Il primo tempo finì a reti bianche. Poi, al 51', accadde l'inspiegabile. Su un pallone vagante nell'area inglese, Maradona si elevò contro il portiere Peter Shilton e mandò la palla in rete: non di testa, però, ma con il pugno sinistro, nascosto con un tempismo da illusionista. L'arbitro non vide nulla, il gol fu convalidato. In conferenza stampa Diego liquidò la polemica con una frase entrata nella leggenda: il gol era stato segnato "un po' con la testa di Maradona e un po' con la mano di Dio". La Mano de Dios era nata.

Quattro minuti più tardi, al 55', lo stesso uomo cancellò ogni rancore con un capolavoro. Maradona raccolse palla nella propria metà campo, si girò e partì: in una decina di secondi e una sessantina di metri di corsa scartò mezza Inghilterra, da Beardsley a Reid, da Butcher a Fenwick, per poi superare anche Shilton e depositare il pallone in rete. Nel 2002 la FIFA lo avrebbe incoronato "Gol del Secolo" in un sondaggio tra i tifosi.

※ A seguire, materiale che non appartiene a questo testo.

==> src/hdl/dcs_defs.svh <==
`ifndef DCS_DEFS_SVH
`define DCS_DEFS_SVH

// command word bit positions
`define DCS_CW_PRESET_LO 0
`define DCS_CW_PRESET_HI 1
`define DCS_CW_DC_BRAKE_N 2
`define DCS_CW_COAST_N 3
`define DCS_CW_QSTOP_N 4
`define DCS_CW_HOLD_N 5
`define DCS_CW_START 6
`define DCS_CW_RESET 7
`define DCS_CW_JOG 8
`define DCS_CW_RAMP2 9
`define DCS_CW_VALID 10
`define DCS_CW_RELAY1 11
`define DCS_CW_RELAY4 12
`define DCS_CW_SETUP_LO 13
`define DCS_CW_SETUP_HI 14
`define DCS_CW_REVERSE 15

// option codes for selection parameters
`define DCS_RELAY_OPT_BIT11 8'h24
`define DCS_RELAY_OPT_BIT12 8'h25
`define DCS_SETUP_OPT_MULTI 4'h9
`define DCS_REV_OPT_DIGITAL 2'h0
`define DCS_REV_OPT_BUS 2'h1
`define DCS_REV_OPT_OR 2'h2
`define DCS_REV_OPT_AND 2'h3

// reset values
`define DCS_CMD_RESET 16'h0000
`define DCS_STATE_RESET 16'h0000

`endif

==> src/hdl/dcs_pkg.sv <==
package dcs_pkg;

    typedef enum logic [1:0] {
        DCS_STOP_NONE = 2'b00,
        DCS_STOP_COAST = 2'b01,
        DCS_STOP_DC_BRAKE = 2'b10,
        DCS_STOP_RAMP = 2'b11
    } dcs_stop_t;

    typedef struct packed {
        logic [1:0] preset_sel;
        logic dc_brake;
        logic coast;
        logic quick_stop;
        logic hold_freq;
        logic ramp_stop;
        logic run_enable;
        logic trip_reset;
        logic jog;
        logic ramp_set2;
        logic relay1;
        logic relay4;
        logic [1:0] setup_sel;
        logic setup_load;
        logic reverse;
        dcs_stop_t stop_kind;
    } dcs_cmd_t;

    typedef struct packed {
        logic tripped;
        logic controls_ready;
        logic drive_ready;
        logic motor_enabled;
        logic error_no_trip;
        logic trip_locked;
        logic warning;
        logic speed_at_ref;
        logic local_stop;
        logic ref_site_local;
        logic freq_in_limits;
        logic start_present;
        logic freq_nonzero;
        logic overtemp_auto;
        logic dc_voltage_bad;
        logic current_limit;
        logic thermal_timer;
        logic link_lost;
        logic comm_fault;
    } dcs_stat_t;

endpackage : dcs_pkg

Gary Lineker accorciò le distanze nel finale, ma l'Inghilterra era ormai stordita.

Eredità di un pomeriggio irripetibile

Da lì l'Argentina volò fino al titolo, battendo la Germania Ovest 3-2 nella finale di pochi giorni dopo. Ma è quel pomeriggio all'Azteca a essere sopravvissuto a tutto. Perché in quattro minuti Maradona condensò la propria natura intera: il furbo e il fuoriclasse, l'inganno e la grazia, il peccato e la redenzione. Quarant'anni dopo, il dibattito sulla legittimità di quel primo gol non si è spento, e probabilmente non si spegnerà mai. Diego se n'è andato nel novembre 2020, eppure ogni 22 giugno il mondo torna a riavvolgere quel nastro. La mano e il genio, insieme. Come solo lui sapeva essere.